Interpretable PROTAC degradation prediction with structure-informed deep ternary attention framework
Zhenglu Chen,Chunbin Gu,Shuoyan Tan,Xiaorui Wang,Yuquan Li,Mutian He,Ruiqiang Lu,Shijia Sun,Chang-Yu Hsieh,Xiaojun Yao,Huanxiang Liu,Pheng-Ann Heng
DOI: https://doi.org/10.1101/2024.11.05.622005
2024-11-08
Abstract:Proteolysis Targeting Chimeras (PROTACs) are heterobifunctional ligands that form ternary complexes with Protein Of Interests (POIs) and E3 ligases, exploiting the ubiquitin-proteasome system to degrade disease-causing proteins, promising to drug the undruggable. While PROTAC research primarily relies on costly and time-consuming wet experimental approaches, deep learning offers a promising avenue to accelerate development and reduce expenses. However, existing deep learning methods for PROTAC degradation prediction often overlook the significance of hierarchical molecular representation and protein structural information, hindering effective data modeling.

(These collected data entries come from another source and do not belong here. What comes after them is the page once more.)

<file path="src/rtl/arbiter_pkg.sv">
// arbiter_pkg: shared state type and port constants for the round-robin output arbiter
package arbiter_pkg;
   typedef enum logic {IDLE, SERVE} arb_state_t;
   localparam int ARB_N_PORTS = 5;
   localparam int PORT_L = 0;
   localparam int PORT_N = 1;
   localparam int PORT_E = 2;
   localparam int PORT_W = 3;
   localparam int PORT_S = 4;
endpackage

</file>
<file path="src/rtl/rr_pick.sv">
// rr_pick: first set request bit scanning circularly upwards from start
module rr_pick #(
   parameter int N  = 5,
   parameter int IW = $clog2(N)
) (
   input  logic [N-1:0]  req,
   input  logic [IW-1:0] start,
   output logic          valid,
   output logic [IW-1:0] idx
);
   always_comb begin
      idx = '0;
      for (int k = N - 1; k >= 0; k--)
         if (req[(int'(start) + k) % N]) idx = IW'((int'(start) + k) % N);
   end
   assign valid = |req;
endmodule

</file>
<file path="src/rtl/arbiter_rr.sv">
// arbiter_rr: round-robin output-port arbiter with RTS/DCTS handshake; ARB_HOLD_LIMIT_EN adds a per-owner burst limit
module arbiter_rr
   import arbiter_pkg::*;
#(
   parameter int N_PORTS  = ARB_N_PORTS,
   parameter int IDX_W    = $clog2(N_PORTS),
   parameter int MAX_HOLD = 4
) (
   input  logic               clk,
   input  logic               rst,
   input  logic [N_PORTS-1:0] req,
   input  logic               dcts,
   output logic [N_PORTS-1:0] grant,
   output logic [N_PORTS-1:0] xbar_sel,
   output logic               rts,
   output logic [IDX_W-1:0]   owner
);
   arb_state_t         state, state_d;
   logic [IDX_W-1:0]   owner_d, ptr, ptr_d, owner_inc, start, pick_idx;
   logic               rts_d, pick_valid, xfer, limit;
   logic [N_PORTS-1:0] owner_oh;

   assign owner_inc = (owner == IDX_W'(N_PORTS - 1)) ? '0 : owner + 1'b1;
   assign start     = (state == IDLE) ? ptr : owner_inc;
   assign owner_oh  = N_PORTS'(1) << owner;
   assign xfer      = (state == SERVE) && rts && dcts;
   assign grant     = xfer ? owner_oh : '0;
   assign xbar_sel  = (state == SERVE) ? owner_oh : '0;

   rr_pick #(.N(N_PORTS), .IW(IDX_W)) u_pick (
      .req   (req),
      .start (start),
      .valid (pick_valid),
      .idx   (pick_idx)
   );

`ifdef ARB_HOLD_LIMIT_EN
   localparam int HOLD_W = $clog2(MAX_HOLD + 1);
   logic [HOLD_W-1:0] hold_cnt, hold_cnt_d;
   // the counter saturates, so a long burst yields at its next grant once anyone else asks
   assign limit      = xfer && (hold_cnt == HOLD_W'(MAX_HOLD - 1)) && |(req & ~owner_oh);
   assign hold_cnt_d = (state_d != SERVE || owner_d != owner) ? '0 :
                       (xfer && hold_cnt != HOLD_W'(MAX_HOLD - 1)) ? hold_cnt + 1'b1 : hold_cnt;
   always_ff @(posedge clk or negedge rst)
      if (!rst) hold_cnt <= '0;
      else      hold_cnt <= hold_cnt_d;
`else
   assign limit = 1'b0;
`endif

   always_comb begin
      state_d = state;
      owner_d = owner;
      ptr_d   = ptr;
      rts_d   = rts;
      if (state == IDLE) begin
         rts_d = 1'b0;
         if (pick_valid) begin
            state_d = SERVE;
            owner_d = pick_idx;
         end
      end else if (!(rts && !dcts)) begin
         rts_d = !xfer;
         if (!req[owner] || limit) begin
            ptr_d   = owner_inc;
            state_d = pick_valid ? SERVE : IDLE;
            owner_d = pick_valid ? pick_idx : '0;
            rts_d   = pick_valid && !xfer;
         end
      end
   end

   always_ff @(posedge clk or negedge rst)
      if (!rst) begin
         state <= IDLE;
         owner <= '0;
         ptr   <= '0;
         rts   <= 1'b0;
      end else begin
         state <= state_d;
         owner <= owner_d;
         ptr   <= ptr_d;
         rts   <= rts_d;
      end
endmodule
</file>
<file path="config.mk">
export PLATFORM = sky130hd
export DESIGN_NAME = arbiter_rr
export DESIGN_NICKNAME = d
export VERILOG_FILES = /design/src/rtl/arbiter_pkg.sv /design/src/rtl/rr_pick.sv /design/src/rtl/arbiter_rr.sv
export SDC_FILE = /design/constraint.sdc
export NUM_CORES = 1
export LEC_CHECK = 0
export ABC_AREA = 1
export BUFFER_PORTS_ARGS = -buffer_cell sky130_fd_sc_hd__buf_2
export CAP_MARGIN = 25
export CORE_ASPECT_RATIO = 0.6
export CORE_MARGIN = 5
export CORE_UTILIZATION = 60
export DETAILED_ROUTE_END_ITERATION = 8
export GPL_ROUTABILITY_DRIVEN = 0
export GPL_TIMING_DRIVEN = 0
export HOLD_SLACK_MARGIN = 0.03
export PLACE_DENSITY = 0.9
export SYNTH_ARGS = -nofsm -noshare
export SYNTH_HDL_FRONTEND = slang
export SYNTH_SLANG_ARGS = --single-unit
export TNS_END_PERCENT = 5
</file>
<file path="constraint.sdc">
create_clock -name clk -period 4.1 [get_ports clk]
set_input_delay 0.615 -clock clk [delete_from_list [all_inputs] [get_ports clk]]
set_output_delay 0.615 -clock clk [all_outputs]
set_load 0.05 [all_outputs]
</file>
======== Yosys cells after proc, flatten, opt, wreduce, memory -nomap -nowiden ========
Index checks and enable logic that the tools add are counted.
word-level totals
  bits in registers ....................... 8
  bits in latches ......................... 0
  bits in writable memories ............... 0
  memory bits (read-only) ................. 0
  bits of input ports ..................... 8
  output and inout bits ................... 14
  logic and storage cells ................. 74
  memories ................................ 0
cells by class
  add/subtract/negate cells ............... 5
  $mul .................................... 0
  div/mod/pow operators ................... 5
  $lt $le $gt $ge ......................... 6
  equal/unequal tests ..................... 3
  shifts and indexed selects .............. 1
  muxes and demuxes ....................... 38
  bitwise gates (word level) .............. 2
  reductions and logical operators ........ 10
operators by type and width
  operator                                                      number
  less-than comparator 32 x 5 -> 1 bit (second input constant)  5
  modulo 32 x 4 -> 32 bit (second input constant)               4
  two-way mux 3 bit                                             12
  modulo 4 x 4 -> 32 bit (second input constant)                1
  binary-select mux 1 bit (select 3 bit)                        6
  two-way mux 1 bit                                             18
  two-way mux 5 bit                                             2
  adder 3 x 2 -> 4 bit (second input constant)                  2
  AND reduction 3 bit                                           2
  OR reduction 5 bit                                            1
  << shifter 1 x 3 -> 5 bit (first input constant)              1
  adder 3 x 1 -> 4 bit (second input constant)                  1
  adder 3 x 3 -> 4 bit (second input constant)                  1
  logical AND 1 bit                                             4
  less-than comparator 3 x 4 -> 1 bit (second input constant)   1
  != test 2 bit (second input constant)                         2
  adder 3 x 1 -> 3 bit (second input constant)                  1
  == test 3 bit (second input constant)                         1
  zero test 1 bit                                               2
  NOT 1 bit                                                     2
  nonzero test 2 bit                                            1

======== Logic depth before layout (Yosys ltp) ========
Gate-level depths: netlist of run 1.
  depth in word-level cells ............... 17
  mapped depth ............................ 30
  gate-level depth less buffers ........... 30

======== Modules after synthesis ========
Synthesis of run 1 repeated with hierarchy kept, for this count alone.
unflattened totals
  cells, all modules ...................... 319
  area total of the unflattened synthesis .. 1,933.1 um^2
by module, submodules not included
  module      times used  cells each  area an instance (um^2)  sequential area each (um^2)
  rr_pick     1           225         1,293.7                  0.0
  arbiter_rr  1           94          639.4                    200.2

======== Worst setup path before layout of run 1 ========
OpenSTA, ideal clock, no wires.
  kind .................................... reg2reg
  from .................................... register owner[0]
  to ...................................... register owner[1]
  setup time .............................. 0.118 ns
  arrival ................................. 4.022 ns
  required time ........................... 3.982 ns
  path slack .............................. -0.040 ns
  stages on the path, launching flop included .. 29
  path buffers ............................ 0
  clock period less this slack ............ 4.140 ns
  path through ............................ dfrtp_1 -> inv_2 -> ha_1 -> inv_1 -> nand2_1 -> o21ai_0 -> inv_1 -> ha_1 -> inv_1 -> nand2_1 -> nand3_1 -> o21a_1 -> ha_1 -> inv_1 -> or2_2 -> nand2_2 -> nand3_1 -> nand2_1 -> nand3_1 -> nor2_1 -> inv_1 -> nand2_1 -> nand2_1 -> nand3_1 -> nand2_1 -> nand2_1 -> nand2_1 -> nand2_1 -> nand2_1
on the way
  longest elaborated chain between the ends .. 17
  elaborated cells between the ends (all ways) .. 42
  classes of those cells .................. add/sub: 5; div: 5; eq/ne: 2; mux: 29; reduce/logical: 1
RTL lines
  what                                                          RTL line          RTL
  start, declared                                               arbiter_rr.sv:16  output logic [IDX_W-1:0] owner
  start signal, assigned                                        arbiter_rr.sv:81  owner <= owner_d;
  adder 3 x 1 -> 3 bit / == test 3 bit (equally long branches)  arbiter_rr.sv:23  assign owner_inc = (owner == IDX_W'(N_PORTS - 1)) ? '0 : owner + 1'b1;
  two-way mux 3 bit *                                           arbiter_rr.sv:23
  via owner_inc[1]                                              arbiter_rr.sv:19  logic [IDX_W-1:0] owner_d, ptr, ptr_d, owner_inc, start, pick_idx;
  two-way mux 3 bit *                                           arbiter_rr.sv:24  assign start = (state == IDLE) ? ptr : owner_inc;
  adder 3 x 3 -> 4 bit                                          rr_pick.sv:14     if (req[(int'(start) + k) % N]) idx = IW'((int'(start) + k) % N);
  modulo 32 x 4 -> 32 bit                                       rr_pick.sv:14
  binary-select mux 1 bit (select 3 bit)                        rr_pick.sv:14
  two-way mux 1 bit (implied by the code) (2 in a row)          rr_pick.sv:14
  two-way mux 3 bit (4 in a row)                                rr_pick.sv:14
  two-way mux 3 bit *                                           rr_pick.sv:14
  two-way mux 3 bit                                             arbiter_rr.sv:67  owner_d = pick_valid ? pick_idx : '0;
  two-way mux 3 bit                                             arbiter_rr.sv:64  if (!req[owner] || limit) begin
  two-way mux 3 bit                                             arbiter_rr.sv:62  end else if (!(rts && !dcts)) begin
  two-way mux 3 bit *                                           arbiter_rr.sv:56  if (state == IDLE) begin
The timed path passes the listed nets; every way through them passes the cells marked *. The select of a mux whose other input is x is not followed.
A chain may end at the register's enable or synchronous reset.

======== Worst setup path after layout of run 1 ========
  from .................................... register owner[0]
  to ...................................... register owner[1]
on the way
  longest elaborated chain between the ends .. 17
  elaborated cells between the ends (all ways) .. 42
  classes of those cells .................. add/sub: 5; div: 5; eq/ne: 2; mux: 29; reduce/logical: 1
RTL lines
  what                                                          RTL line
  adder 3 x 1 -> 3 bit / == test 3 bit (equally long branches)  arbiter_rr.sv:23
  two-way mux 3 bit                                             arbiter_rr.sv:23
  two-way mux 3 bit                                             arbiter_rr.sv:24
  adder 3 x 3 -> 4 bit                                          rr_pick.sv:14
  modulo 32 x 4 -> 32 bit                                       rr_pick.sv:14
  binary-select mux 1 bit (select 3 bit)                        rr_pick.sv:14
  two-way mux 1 bit (implied by the code) (2 in a row)          rr_pick.sv:14
  two-way mux 3 bit (5 in a row)                                rr_pick.sv:14
  two-way mux 3 bit                                             arbiter_rr.sv:67
  two-way mux 3 bit                                             arbiter_rr.sv:64
  two-way mux 3 bit                                             arbiter_rr.sv:62
  two-way mux 3 bit                                             arbiter_rr.sv:56
Parallel ways exist; a longest one is shown, timed or not. The select of a mux whose other input is x is not followed.

==> results.ini, run 1 <==
[outcome]
status = finished, final reports clean

[logic_synthesis]
yosysUniqueCellTypes = 38
syn_inst = 308
synth_edf_count = 0
yosys_warnings = 0
synth_top_area_share_pct = 18.2
synth_nets = 342
async_flop_share_pct = 100
syn_area_um2 = 1860
syn_avg_cell_area_um2 = 6.02
ys_seq_elements = 8
synth_ff_type = dfrtp_1
post-synth-top-area-cell = nand2_1
synth-seq-area-share_pct = 10.8
yosys-top-cells-area = nand2_1 (18%), ha_1 (17%), dfrtp_1 (11%), inv_1 (9.7%), nand3_1 (8.9%)

[layout]
diodes = 0
nNetsFinal = 371
drive_gt1_share_pct = 21.1
layout_commonest_cell = nand2_1
final_cells = 378
syn2layout_area_growth_pct = 16.3
fillers = 239
final_cell_mix = nand2_1 (85), inv_1 (47), nand3_1 (30)

[global_route]
grt_pass1_vias = 1708
grt_antenna_before_repair = 0
grt_util_all_layers_pct = 23.1
grt_first_pass_wirelength_um = 7800
overflow = 0
grt_max_degree = 12

[critical_path]
cp.depth = 26
crit_family = simple AND/OR/NAND/NOR gates
cpMostUsedCell = nand2_1
max_stage_delay_ns = 0.46
crit_required_ns = 4.24
cp-end-kind = flip-flop
crit_fanout = 11
crit_buf_inv = 3
reg2reg_depth = 26
path_class = flip-flop to flip-flop
cpMaxStageDelayCell = dfrtp_2
worstPathArrival_ns = 3.89
start_kind = flip-flop

[timing]
drv_slew = 0
final.setup.tns_ns = 0
fin_crit_ns = 3.75
post-route-period-util_pct = 91.5
hold_violations = 0
max_freq_mhz = 266
skew_ns = 0.0136
relSlewSlack_pct = 59.1
setup_violations = 0
worstMarginPinSlew_ns = 0.607

[detailed_routing]
drt-total-wl_um = 4840
route.detailed.drc = 0
drt_iter0_drc = 240
ant_nets = 0
via_count = 2048
dr.pass1.iters = 5
viasPerCell = 5.42
wire_per_inst_um = 12.8

[die]
die_h_um = 53.1
std_cell_rows = 15
io_pins = 22
initial_core_util_pct = 63.8
die-area_um2 = 4340
die_w_um = 81.8
coreArea_um2 = 2910

[worst_hold_path]
worstHoldPathType = input pin to async pin

[cts]
path_clk_slew_ns = 0.06
cts_root_buffer = clkbuf_8
hold_buffers = 0
numClockSinks = 8
clock_path_buffers = 2
insertion_delay_ns = 0.25
cts_tree = done
htreeDepth = 1
cts_made_buffers = 3

[place]
hpwl_um = 3790
port_buffers = 21
dp.cells = 371

[flow_run]
cap_violations = 0

==> layout make-up <==
class / count / area [um^2] / area share [%]
Buffer: 2 / 18.8 / 0.870
Tap cell: 42 / 52.6 / 2.44
Inverter: 53 / 213 / 9.86
Sequential cell: 8 / 203 / 9.40
Clock buffer: 4 / 45.0 / 2.09
Timing Repair Buffer: 24 / 128 / 5.92
Multi-Input combinational cell: 245 / 1500 / 69.4
==> registers in the layout (all words and copies together), names as in the netlist <==
| name | count |
|---|---|
| rts | 1 |
| state | 1 |
| ptr | 3 |
| owner | 3 |
==> layer usage <==
metal	vias up	global-route usage [%]	part of all wire, %
met2	90	33.5	42
met5	-	0	0
li1	1047	-	-
met3	15	4.25	6.7
met4	0	3.31	1.4
met1	896	35.4	50
==> path summary, 6_finish.rpt <==
kind / startpoint / slack [ns] / to
hold reg to reg: ptr[2] / 0.50 / ptr[2]
max in group asynchronous: rst / 3.70 / ptr[2]
min in group clk: ptr[2] / 0.50 / ptr[2]
setup / recovery: owner[0] / 0.35 / owner[1]
hold / removal: rst / 0.21 / owner[2]
setup reg to reg: owner[0] / 0.35 / owner[1]
==> per-stage QoR <==
| stage | util, % | hold WS (ns) | setup WS, ns | cell area, um^2 |
|---|---|---|---|---|
| 6_report | 74.2 | 0.208 | 0.348 | 2160 |
| 5_1_grt | 74.2 | 0.221 | -0.0129 | 2160 |
| 4_1_cts | 71.0 | 0.213 | 0.185 | 2060 |
| 3_5_place_dp | 69.3 | 0.474 | -0.229 | 2020 |
| 3_3_place_gp | 69.3 | 0.467 | -0.121 | 2020 |
| 2_1_floorplan | - | 0.319 | 0.154 | 1860 |
==> synthesized netlist by cell type (2+ instances only) <==
cell type,n
nand2_1,90
inv_1,48
nand3_1,33
ha_1,25
nor2_1,24
o21ai_0,12
nand2_2,9
dfrtp_1,8
nor3_1,6
o211ai_1,6
a21oi_1,5
o21ai_1,5
nand3_2,4
inv_2,3
nand2_4,3
nand4_1,3
nor4_1,2
xor2_1,2
==> worst reg2reg max path, cell delays in order (launching register included) <==
cell and delay [ns]:
dfrtp_2 0.46, ha_1 0.24, ha_1 0.27, inv_1 0.09, nand3_2 0.15, nand2_8 0.16
ha_2 0.26, inv_1 0.11, nand2_2 0.14, nand3_1 0.09, o21a_1 0.15, ha_1 0.21
or2_2 0.30, nand2_2 0.12, nand3_2 0.12, nand2_2 0.10, nand3_1 0.06, nor2_1 0.13
inv_1 0.09, nand2_1 0.07, nand2_1 0.05, nand3_1 0.06, nand2_1 0.05, nand2_1 0.05
nand2_1 0.05, nand2_1 0.05, nand2_1 0.04
==> what timing repair did <==
item | in CTS | in global routing
endpoints found under the setup margin | 3 | 3
pin swaps | 0 | 1
gates resized for setup | 3 | 16
setup buffers | 0 | 3
==> kinds of logic (layout without fill, tap and decap cells) <==
logic type,count (synthesis),in the layout,synth area share (%)
AO/OA/AOI/OAI,36,36,12.2
adder cells (fa/ha/maj),26,26,17.9
XOR/XNOR,4,4,2.90
flip-flops,8,8,10.8
buffers and inverters,55,83,11.9
AND/OR/NAND/NOR,179,179,44.3
Power of run 1 is left out: the tool's default activity adds up to more than one toggle a clock period on the data nets, which glitch-free logic cannot reach.
==> inputs of run 2 (changes only) <==
Settings changed: CORE_ASPECT_RATIO 0.6 to 0.9.
==> results.ini, run 2 (synthesized netlist as in run 1, its figures left out) <==
[outcome]
status = finished, final reports clean

[critical_path]
crit_start = owner[0]
cpMostUsedCell = nand2_1
rr_endpoint = owner[2]
crit_buf_inv = 2
cp-end-kind = flip-flop
reg2reg_slack_ns = 0.26
path_class = flip-flop to flip-flop
worstPathArrival_ns = 4.02
cpMaxStageDelayCell = dfrtp_2
crit_family = simple AND/OR/NAND/NOR gates
crit_fanout = 11
crit_required_ns = 4.28
reg2reg_depth = 26
max_stage_delay_ns = 0.46
timing.rr.start = owner[0]
start_kind = flip-flop

[global_route]
grt_util_all_layers_pct = 21.3
grt_pass1_vias = 1734
grt_max_degree = 12
grt_first_pass_wirelength_um = 7450
overflow = 0
grt_antenna_before_repair = 0

[detailed_routing]
via_count = 2119
dr.pass1.iters = 5
viasPerCell = 5.52
wire_per_inst_um = 12.4
ant_nets = 0
drt-total-wl_um = 4780
route.detailed.drc = 0
drt_iter0_drc = 181

[timing]
final.setup.tns_ns = 0
relSlewSlack_pct = 61.9
worstMarginPinSlew_ns = 0.565
max_freq_mhz = 260
hold_violations = 0
fin_crit_ns = 3.84
hold_ws_ns = 0.162
setup_violations = 0
post-route-period-util_pct = 93.7
skew_ns = 0.0220
drv_slew = 0

[flow_run]
cap_violations = 0

[place]
port_buffers = 21
hpwl_um = 3520

[cts]
htreeDepth = 1
clock_path_buffers = 2
cts_tree = done
cts_root_buffer = clkbuf_4
path_clk_slew_ns = 0.08
numClockSinks = 8
insertion_delay_ns = 0.28
cts_made_buffers = 3

[layout]
final_cell_mix = nand2_1 (87), inv_1 (47), nand3_1 (33)
syn2layout_area_growth_pct = 16.6
diodes = 0
layout_commonest_cell = nand2_1
nNetsFinal = 377
fillers = 263
reg.largest.list = owner: 3 flops, ptr: 3 flops
drive_gt1_share_pct = 21.1

[worst_hold_path]
worstHoldPathType = input pin to async pin

[die]
initial_core_util_pct = 61.5
die-area_um2 = 4310
die_w_um = 68.6
coreArea_um2 = 3020
die_h_um = 62.8
io_pins = 22
std_cell_rows = 19

run 2: changes by cell type in the layout (fill, tap and decap cells not counted):
cell and delta:
buf_4 +6, nand2_2 -2, clkbuf_8 -3, nand3_1 +3
nand2_1 +2, clkbuf_4 +3, nand3_2 -3
run 2: what timing repair did:
| item | CTS | global route |
|---|---|---|
| pin swaps | 0 | 1 |
| resized for setup | 3 | 11 |
| buffers inserted | 0 | 9 |
| setup endpoints to repair | 3 | 3 |
| hold buffers | 0 | 0 |
run 2: metrics by stage:
step	setup WS, ns	cells	cell area, um^2	utilization, %
floorplan	0.154	308	1860	-
global placement	-0.135	371	2020	66.8
detailed placement	-0.229	371	2020	66.8
CTS	0.172	375	2050	67.8
global route	-0.103	384	2160	71.7
finish	0.260	384	2160	71.7
run 2: area by class of cell:
cell class | count | area, um^2 | share of cell area, %
Tap cell | 42 | 52.6 | 2.43
Timing Repair Buffer | 30 | 173 | 7.98
Buffer | 2 | 18.8 | 0.868
Multi-Input combinational cell | 245 | 1480 | 68.3
Inverter | 53 | 213 | 9.83
Sequential cell | 8 | 203 | 9.37
Clock buffer | 4 | 26.3 | 1.21
run 2: how the worst max path moves through the flow:
stage	cells past startpoint	endpoint	slack [ns]
after floorplan	28	owner[1]	0.15
after global placement	28	owner[2]	-0.14
after detailed placement	28	owner[2]	-0.23
after CTS	26	owner[2]	0.17
after global routing	29	owner[2]	-0.10
final	26	owner[2]	0.26
run 2: metal layers:
metal | share of wire [%] | vias up | global-route usage (%) | routed length [um]
met1 | 45 | 964 | 30.1 | 2150
met4 | 2.4 | 0 | 4.22 | 115
met5 | 0 | - | 0 | 0
met2 | 46 | 82 | 33.8 | 2190
li1 | - | 1057 | - | -
met3 | 6.7 | 16 | 3.06 | 319
Power of run 2 is left out for the same reason.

Moreover, their black-box nature limits the interpretability of computational outcomes, failing to provide intuitive insights into substructure interactions within the PROTAC system. This study introduces PROTAC-STAN, a structure-informed deep ternary attention network (STAN) framework for interpretable PROTAC degradation prediction. PROTAC-STAN represents PROTAC molecules across atom, molecule, and property hierarchies and incorporates structure information for POIs and E3 ligases using a protein language model infused with structural data. Furthermore, it simulates interactions among three entities at the atom and amino acid levels via a novel ternary attention network tailored for the PROTAC system, enhancing interpretability. By integrating hierarchical PROTAC molecule representation, structural embedding of POI and E3 ligase, and ternary attention network modeling interactions, our approach substantially improves prediction accuracy by 10.95% while enabling significant model interpretability via atomic and residue level visualization of molecule and complex. Experiments on the refined public PROTAC dataset demonstrate that PROTAC-STAN outperforms state-of-the-art baselines in overall performance. The excellent performance of PROTAC-STAN is anticipated to establish it as a foundational tool in future research on PROTAC-related drugs, thereby accelerating the development of this field.
Bioinformatics